RECORDS PROVIDED
________________________
===== src/rtl/fb_snapshot_scheduler.sv =====
// fb_snapshot_scheduler
//   Owns the single frame-buffer read port. The VGA display path reads whenever den is high.
//   A snapshot dumper streams the whole stored frame out on a valid/ready interface. After a
//   capture trigger it waits for the end of the current active frame, then issues its reads
//   only in blanking cycles.
//
// Optional build macro:
//   FB_FREEZE_EN  when defined, fb_freeze is high from entry into DUMP through the DONE cycle.
//                 When undefined, fb_freeze is tied low.
//
// Ports:
//   clk, reset           pixel clock, synchronous active-high reset
//   den, x_pixel/y_pixel VGA active-area enable and current column/row
//   cap_trig             single-cycle snapshot request
//   rAddr / rData        frame-buffer read port (data valid one cycle after address)
//   snap_*               snapshot stream (data, valid, ready, first/last beat markers)
//   busy, overrun, done  status: not idle, sticky ignored trigger, end-of-dump pulse
//   fb_freeze            asks the frame-buffer writer to hold off during a dump
module fb_snapshot_scheduler #(
  parameter int unsigned H_ACT  = 640,
  parameter int unsigned V_ACT  = 480,
  parameter int unsigned FB_W   = 320,
  parameter int unsigned FB_H   = 240,
  parameter int unsigned ADDR_W = 17
) (
  input  logic              clk,
  input  logic              reset,
  input  logic              den,
  input  logic [9:0]        x_pixel,
  input  logic [9:0]        y_pixel,
  input  logic              cap_trig,
  output logic [ADDR_W-1:0] rAddr,
  input  logic [15:0]       rData,
  output logic [15:0]       snap_data,
  output logic              snap_valid,
  input  logic              snap_ready,
  output logic              snap_sof,
  output logic              snap_eof,
  output logic              busy,
  output logic              overrun,
  output logic              done,
  output logic              fb_freeze
);

  localparam logic [ADDR_W-1:0] LastAddr = ADDR_W'(FB_W * FB_H - 1);

  typedef enum logic [1:0] {StIdle, StWaitFrame, StDump, StDone} state_e;

  state_e            state_q, state_d;
  logic [ADDR_W-1:0] dump_addr_q, dump_addr_d;
  logic [ADDR_W-1:0] rd_addr_q, rd_addr_d;  // address of the read currently in flight
  logic              pend_q, pend_d;
  logic              snap_valid_q, snap_valid_d;
  logic              snap_sof_q, snap_sof_d;
  logic              snap_eof_q, snap_eof_d;
  logic [15:0]       snap_data_q, snap_data_d;
  logic              overrun_q, overrun_d;

  logic              issue;
  logic              accept;
  logic              frame_end;
  logic [ADDR_W-1:0] disp_addr;

  // Display upscales 2x, so halve the VGA coordinates before indexing the buffer.
  assign disp_addr = ADDR_W'(y_pixel[9:1]) * ADDR_W'(FB_W) + ADDR_W'(x_pixel[9:1]);
  assign frame_end = (x_pixel == 10'(H_ACT - 1)) && (y_pixel == 10'(V_ACT - 1));

  always_comb begin
    // One read in flight at most, and only when the output register is free.
    issue  = (state_q == StDump) && !den && !pend_q && !snap_valid_q;
    accept = snap_valid_q && snap_ready;

    if (den) begin
      rAddr = disp_addr;
    end else if (issue) begin
      rAddr = dump_addr_q;
    end else begin
      rAddr = '0;
    end
  end

  always_comb begin
    state_d     = state_q;
    dump_addr_d = dump_addr_q;
    overrun_d   = overrun_q;

    case (state_q)
      StIdle: begin
        if (cap_trig) begin
          state_d     = StWaitFrame;
          overrun_d   = 1'b0;
          dump_addr_d = '0;
        end
      end
      StWaitFrame: if (frame_end) state_d = StDump;
      StDump:      if (accept && snap_eof_q) state_d = StDone;
      StDone:      state_d = StIdle;
      default:     state_d = StIdle;
    endcase

    if (cap_trig && (state_q != StIdle)) overrun_d = 1'b1;

    // Saturate so the counter stays inside the frame after the last read.
    if (issue && (dump_addr_q != LastAddr)) dump_addr_d = dump_addr_q + 1'b1;
  end

  always_comb begin
    pend_d       = issue;
    rd_addr_d    = issue ? dump_addr_q : rd_addr_q;
    snap_valid_d = snap_valid_q;
    snap_sof_d   = snap_sof_q;
    snap_eof_d   = snap_eof_q;
    snap_data_d  = snap_data_q;

    if (accept) begin
      snap_valid_d = 1'b0;
      snap_sof_d   = 1'b0;
      snap_eof_d   = 1'b0;
    end
    // rData belongs to the address presented on the issue cycle, whatever rAddr shows now.
    if (pend_q) begin
      snap_data_d  = rData;
      snap_valid_d = 1'b1;
      snap_sof_d   = (rd_addr_q == '0);
      snap_eof_d   = (rd_addr_q == LastAddr);
    end
  end

  always_ff @(posedge clk) begin
    if (reset) begin
      state_q      <= StIdle;
      dump_addr_q  <= '0;
      rd_addr_q    <= '0;
      pend_q       <= 1'b0;
      snap_valid_q <= 1'b0;
      snap_sof_q   <= 1'b0;
      snap_eof_q   <= 1'b0;
      snap_data_q  <= '0;
      overrun_q    <= 1'b0;
    end else begin
      state_q      <= state_d;
      dump_addr_q  <= dump_addr_d;
      rd_addr_q    <= rd_addr_d;
      pend_q       <= pend_d;
      snap_valid_q <= snap_valid_d;
      snap_sof_q   <= snap_sof_d;
      snap_eof_q   <= snap_eof_d;
      snap_data_q  <= snap_data_d;
      overrun_q    <= overrun_d;
    end
  end

  assign snap_data  = snap_data_q;
  assign snap_valid = snap_valid_q;
  assign snap_sof   = snap_sof_q;
  assign snap_eof   = snap_eof_q;
  assign overrun    = overrun_q;
  assign busy       = (state_q != StIdle);
  assign done       = (state_q == StDone);

`ifdef FB_FREEZE_EN
  assign fb_freeze  = (state_q == StDump) || (state_q == StDone);
`else
  assign fb_freeze  = 1'b0;
`endif

endmodule
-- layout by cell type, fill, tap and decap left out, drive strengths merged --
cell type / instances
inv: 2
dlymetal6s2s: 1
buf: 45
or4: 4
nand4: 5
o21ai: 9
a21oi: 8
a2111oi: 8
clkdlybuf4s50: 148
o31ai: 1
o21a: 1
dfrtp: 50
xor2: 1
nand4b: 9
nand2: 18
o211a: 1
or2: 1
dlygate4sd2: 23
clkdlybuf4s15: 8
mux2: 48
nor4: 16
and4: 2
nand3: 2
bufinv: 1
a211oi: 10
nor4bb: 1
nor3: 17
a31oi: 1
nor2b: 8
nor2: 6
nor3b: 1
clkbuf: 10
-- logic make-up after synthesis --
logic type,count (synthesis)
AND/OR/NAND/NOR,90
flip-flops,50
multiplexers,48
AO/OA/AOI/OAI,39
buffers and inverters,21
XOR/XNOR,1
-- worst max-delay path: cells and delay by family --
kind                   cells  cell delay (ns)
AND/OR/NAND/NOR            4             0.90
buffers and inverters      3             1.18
[src/rtl/binary_splitter.sv]
// -----------------------------------------------------------------------------
// binary_splitter
//   Packet-aware 1-to-2 flit distributor. The route bit of each head or single
//   flit selects out0 or out1; body and tail flits follow their head. Each
//   output owns a 2-entry FIFO so a stalled port never blocks the other.
//
//   Ports:
//     clk  : clock, rising edge
//     rst  : synchronous reset, active-low
//     bus  : binary_splitter_if.slave (in/in_valid/in_avail, out0/out0_valid/
//            out0_avail, out1/out1_valid/out1_avail, err)
//
//   Build option:
//     SPLIT_ORPHAN_DROP_EN : when defined, a body/tail flit arriving in IDLE is
//                            accepted and discarded; otherwise it is forwarded
//                            to out0. Either way err is raised.
// -----------------------------------------------------------------------------
module binary_splitter #(
    parameter int FLIT_SIZE  = 64,
    parameter int HEADER_LEN = 2,
    parameter int ROUTE_POS  = 40
) (
    input logic               clk,
    input logic               rst,
    binary_splitter_if.slave  bus
);
    localparam logic [HEADER_LEN-1:0] HEAD_FLIT   = HEADER_LEN'(2'b10);
    localparam logic [HEADER_LEN-1:0] BODY_FLIT   = HEADER_LEN'(2'b00);
    localparam logic [HEADER_LEN-1:0] TAIL_FLIT   = HEADER_LEN'(2'b01);
    localparam logic [HEADER_LEN-1:0] SINGLE_FLIT = HEADER_LEN'(2'b11);

    typedef enum logic [1:0] {
        IDLE = 2'd0,
        PKT0 = 2'd1,
        PKT1 = 2'd2
    } state_t;

    state_t                state, state_nxt;

    logic [HEADER_LEN-1:0] flit_type;
    logic                  route;
    logic                  is_head, is_single, is_tail, is_start;
    logic                  orphan, drop, tgt;
    logic                  accept, err_set, err_q, in_avail_c;

    logic [1:0]            avail, pop, push, space;
    logic [1:0]            cnt [2];
    logic                  wp  [2];
    logic                  rp  [2];
    logic [FLIT_SIZE-1:0]  mem [2][2];

    // Decode, steering and flow control
    always_comb begin
        flit_type = bus.in[FLIT_SIZE-1 -: HEADER_LEN];
        route     = bus.in[ROUTE_POS];
        is_head   = (flit_type == HEAD_FLIT);
        is_single = (flit_type == SINGLE_FLIT);
        is_tail   = (flit_type == TAIL_FLIT);
        is_start  = is_head || is_single;

        // Body/tail with no open packet. BODY_FLIT is implied by !is_start.
        orphan    = !is_start && (state == IDLE);
`ifdef SPLIT_ORPHAN_DROP_EN
        drop      = orphan;
`else
        drop      = 1'b0;
`endif

        // A head/single always routes by its own bit, even mid-packet;
        // orphans (when forwarded) go to port 0.
        if (is_start)
            tgt = route;
        else
            tgt = (state == PKT1);

        avail = {bus.out1_avail, bus.out0_avail};
        for (int p = 0; p < 2; p++) begin
            pop[p]   = (cnt[p] != 2'd0) && avail[p];
            // A full FIFO can still take a flit when it pops this cycle.
            space[p] = (cnt[p] < 2'd2) || pop[p];
        end

        if (!rst)
            in_avail_c = 1'b0;
        else if (!bus.in_valid)
            in_avail_c = space[0] || space[1];
        else if (drop)
            in_avail_c = 1'b1;
        else
            in_avail_c = tgt ? space[1] : space[0];

        accept  = bus.in_valid && in_avail_c;
        push[0] = accept && !drop && !tgt;
        push[1] = accept && !drop &&  tgt;
        err_set = accept && ((is_start && (state != IDLE)) || orphan);
    end

    // Next-state logic
    always_comb begin
        state_nxt = state;
        if (accept) begin
            if (is_head)
                state_nxt = route ? PKT1 : PKT0;
            else if (is_single || is_tail)
                state_nxt = IDLE;
        end
    end

    // State register
    always_ff @(posedge clk) begin
        if (!rst)
            state <= IDLE;
        else
            state <= state_nxt;
    end

    // FIFO control and sticky error
    always_ff @(posedge clk) begin
        if (!rst) begin
            err_q <= 1'b0;
            for (int p = 0; p < 2; p++) begin
                cnt[p] <= 2'd0;
                wp[p]  <= 1'b0;
                rp[p]  <= 1'b0;
            end
        end else begin
            if (err_set)
                err_q <= 1'b1;
            for (int p = 0; p < 2; p++) begin
                if (push[p])
                    wp[p] <= ~wp[p];
                if (pop[p])
                    rp[p] <= ~rp[p];
                case ({push[p], pop[p]})
                    2'b10:   cnt[p] <= cnt[p] + 2'd1;
                    2'b01:   cnt[p] <= cnt[p] - 2'd1;
                    default: cnt[p] <= cnt[p];
                endcase
            end
        end
    end

    // FIFO storage; push is already held off during reset via in_avail.
    always_ff @(posedge clk) begin
        for (int p = 0; p < 2; p++) begin
            if (push[p])
                mem[p][wp[p]] <= bus.in;
        end
    end

    // Outputs read as zero while a FIFO is empty, which also covers reset.
    assign bus.in_avail   = in_avail_c;
    assign bus.out0_valid = (cnt[0] != 2'd0);
    assign bus.out1_valid = (cnt[1] != 2'd0);
    assign bus.out0       = (cnt[0] != 2'd0) ? mem[0][rp[0]] : '0;
    assign bus.out1       = (cnt[1] != 2'd0) ? mem[1][rp[1]] : '0;
    assign bus.err        = err_q;

endmodule
$ cat src/rtl/qp_rsp_pipe.sv
// Two-stage valid+owner shift register that steers each read response
// to the requester that issued it, independent of the arbiter state.
module qp_rsp_pipe
  import qp_arb_pkg::*;
(
  input  logic clk_i,
  input  logic srst_i,
  input  logic push_i,
  input  logic owner_i,
  output logic wbs_rsp_valid_o,
  output logic eng_rsp_valid_o,
  output logic empty_o,
  output logic busy_o
);

  logic [1:0] valid_q;
  logic [1:0] owner_q;

  always_ff @(posedge clk_i) begin
    if (srst_i) begin
      valid_q <= 2'b00;
      owner_q <= 2'b00;
    end else begin
      valid_q <= {valid_q[0], push_i};
      owner_q <= {owner_q[0], owner_i};
    end
  end

  assign eng_rsp_valid_o = valid_q[1] & (owner_q[1] == OWN_ENG);
  assign wbs_rsp_valid_o = valid_q[1] & (owner_q[1] == OWN_WBS);

  // Stage 2 always retires to its tagged owner, so once stage 1 is clear
  // nothing remains in flight past this edge and a mode change is safe.
  assign empty_o = ~valid_q[0];
  assign busy_o  = |valid_q;

endmodule

$ cat src/rtl/qp_mem_arbiter.sv
// Round-robin arbiter sharing the single-port query-patch SRAM between the
// Wishbone debug controller and the ANN engine, with drained debug lockout.
module qp_mem_arbiter
  import qp_arb_pkg::*;
(
  input  logic              wb_clk_i,
  input  logic              wb_rst_i,
  input  logic              wbs_debug,
  input  logic              wbs_req_valid,
  output logic              wbs_req_ready,
  input  logic              wbs_req_we,
  input  logic [ADDRW-1:0]  wbs_req_addr,
  input  logic [PATCHW-1:0] wbs_req_wpatch,
  output logic              wbs_rsp_valid,
  output logic [PATCHW-1:0] wbs_rsp_rpatch,
  input  logic              eng_req_valid,
  output logic              eng_req_ready,
  input  logic              eng_req_we,
  input  logic [ADDRW-1:0]  eng_req_addr,
  input  logic [PATCHW-1:0] eng_req_wpatch,
  output logic              eng_rsp_valid,
  output logic [PATCHW-1:0] eng_rsp_rpatch,
  output logic              mem_csb0,
  output logic              mem_web0,
  output logic [ADDRW-1:0]  mem_addr0,
  output logic [PATCHW-1:0] mem_wpatch0,
  input  logic [PATCHW-1:0] mem_rpatch0,
  output logic              arb_busy
);

  arb_state_e       state_q, state_d;
  owner_e           rr_q, rr_d;
  logic             csb_q, csb_d;
  logic             web_q, web_d;
  logic [ADDRW-1:0] addr_q, addr_d;
  patch_t           wpatch_q, wpatch_d;

  logic wbs_acc, eng_acc, any_acc, sel_we, pipe_empty, pipe_busy;

  // Readies look only at state, valids and the rr pointer.
  always_comb begin
    wbs_req_ready = 1'b0;
    eng_req_ready = 1'b0;
    if (!wb_rst_i) begin
      case (state_q)
        NORMAL: begin
          eng_req_ready = eng_req_valid & (~wbs_req_valid | (rr_q == OWN_WBS));
          wbs_req_ready = wbs_req_valid & (~eng_req_valid | (rr_q == OWN_ENG));
        end
        DEBUG:   wbs_req_ready = wbs_req_valid;
        default: ;
      endcase
    end
  end

  assign wbs_acc = wbs_req_valid & wbs_req_ready;
  assign eng_acc = eng_req_valid & eng_req_ready;
  assign any_acc = wbs_acc | eng_acc;
  assign sel_we  = eng_acc ? eng_req_we : wbs_req_we;

  always_comb begin
    state_d  = state_q;
    rr_d     = rr_q;
    csb_d    = 1'b1;
    web_d    = 1'b1;
    addr_d   = addr_q;
    wpatch_d = wpatch_q;
    // The pointer only moves when both sides actually contended.
    if (state_q == NORMAL && wbs_req_valid && eng_req_valid)
      rr_d = eng_acc ? OWN_ENG : OWN_WBS;
    if (any_acc) begin
      csb_d    = 1'b0;
      web_d    = ~sel_we;
      addr_d   = eng_acc ? eng_req_addr : wbs_req_addr;
      wpatch_d = eng_acc ? patch_t'(eng_req_wpatch) : patch_t'(wbs_req_wpatch);
    end
    case (state_q)
      NORMAL: if (wbs_debug) state_d = DRAIN_TO_DEBUG;
      DEBUG:  if (!wbs_debug) state_d = DRAIN_TO_NORMAL;
      default: begin
        // A drain always heads toward whatever wbs_debug currently asks for.
        if (pipe_empty) state_d = wbs_debug ? DEBUG : NORMAL;
        else            state_d = wbs_debug ? DRAIN_TO_DEBUG : DRAIN_TO_NORMAL;
      end
    endcase
  end

  always_ff @(posedge wb_clk_i) begin
    if (wb_rst_i) begin
      state_q  <= NORMAL;
      rr_q     <= OWN_WBS;
      csb_q    <= 1'b1;
      web_q    <= 1'b1;
      addr_q   <= '0;
      wpatch_q <= '0;
    end else begin
      state_q  <= state_d;
      rr_q     <= rr_d;
      csb_q    <= csb_d;
      web_q    <= web_d;
      addr_q   <= addr_d;
      wpatch_q <= wpatch_d;
    end
  end

  qp_rsp_pipe u_rsp_pipe (
    .clk_i           (wb_clk_i),
    .srst_i          (wb_rst_i),
    .push_i          (any_acc & ~sel_we),
    .owner_i         (eng_acc),
    .wbs_rsp_valid_o (wbs_rsp_valid),
    .eng_rsp_valid_o (eng_rsp_valid),
    .empty_o         (pipe_empty),
    .busy_o          (pipe_busy)
  );

  assign mem_csb0       = csb_q;
  assign mem_web0       = web_q;
  assign mem_addr0      = addr_q;
  assign mem_wpatch0    = wpatch_q;
  assign wbs_rsp_rpatch = mem_rpatch0;
  assign eng_rsp_rpatch = mem_rpatch0;
  assign arb_busy       = pipe_busy | is_drain(state_q);

endmodule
________________________
Only lines holding the word "sticky" are wanted, so copy each of them from the records above.

SOLUTION TO THE EXERCISE
//   busy, overrun, done  status: not idle, sticky ignored trigger, end-of-dump pulse
    // FIFO control and sticky error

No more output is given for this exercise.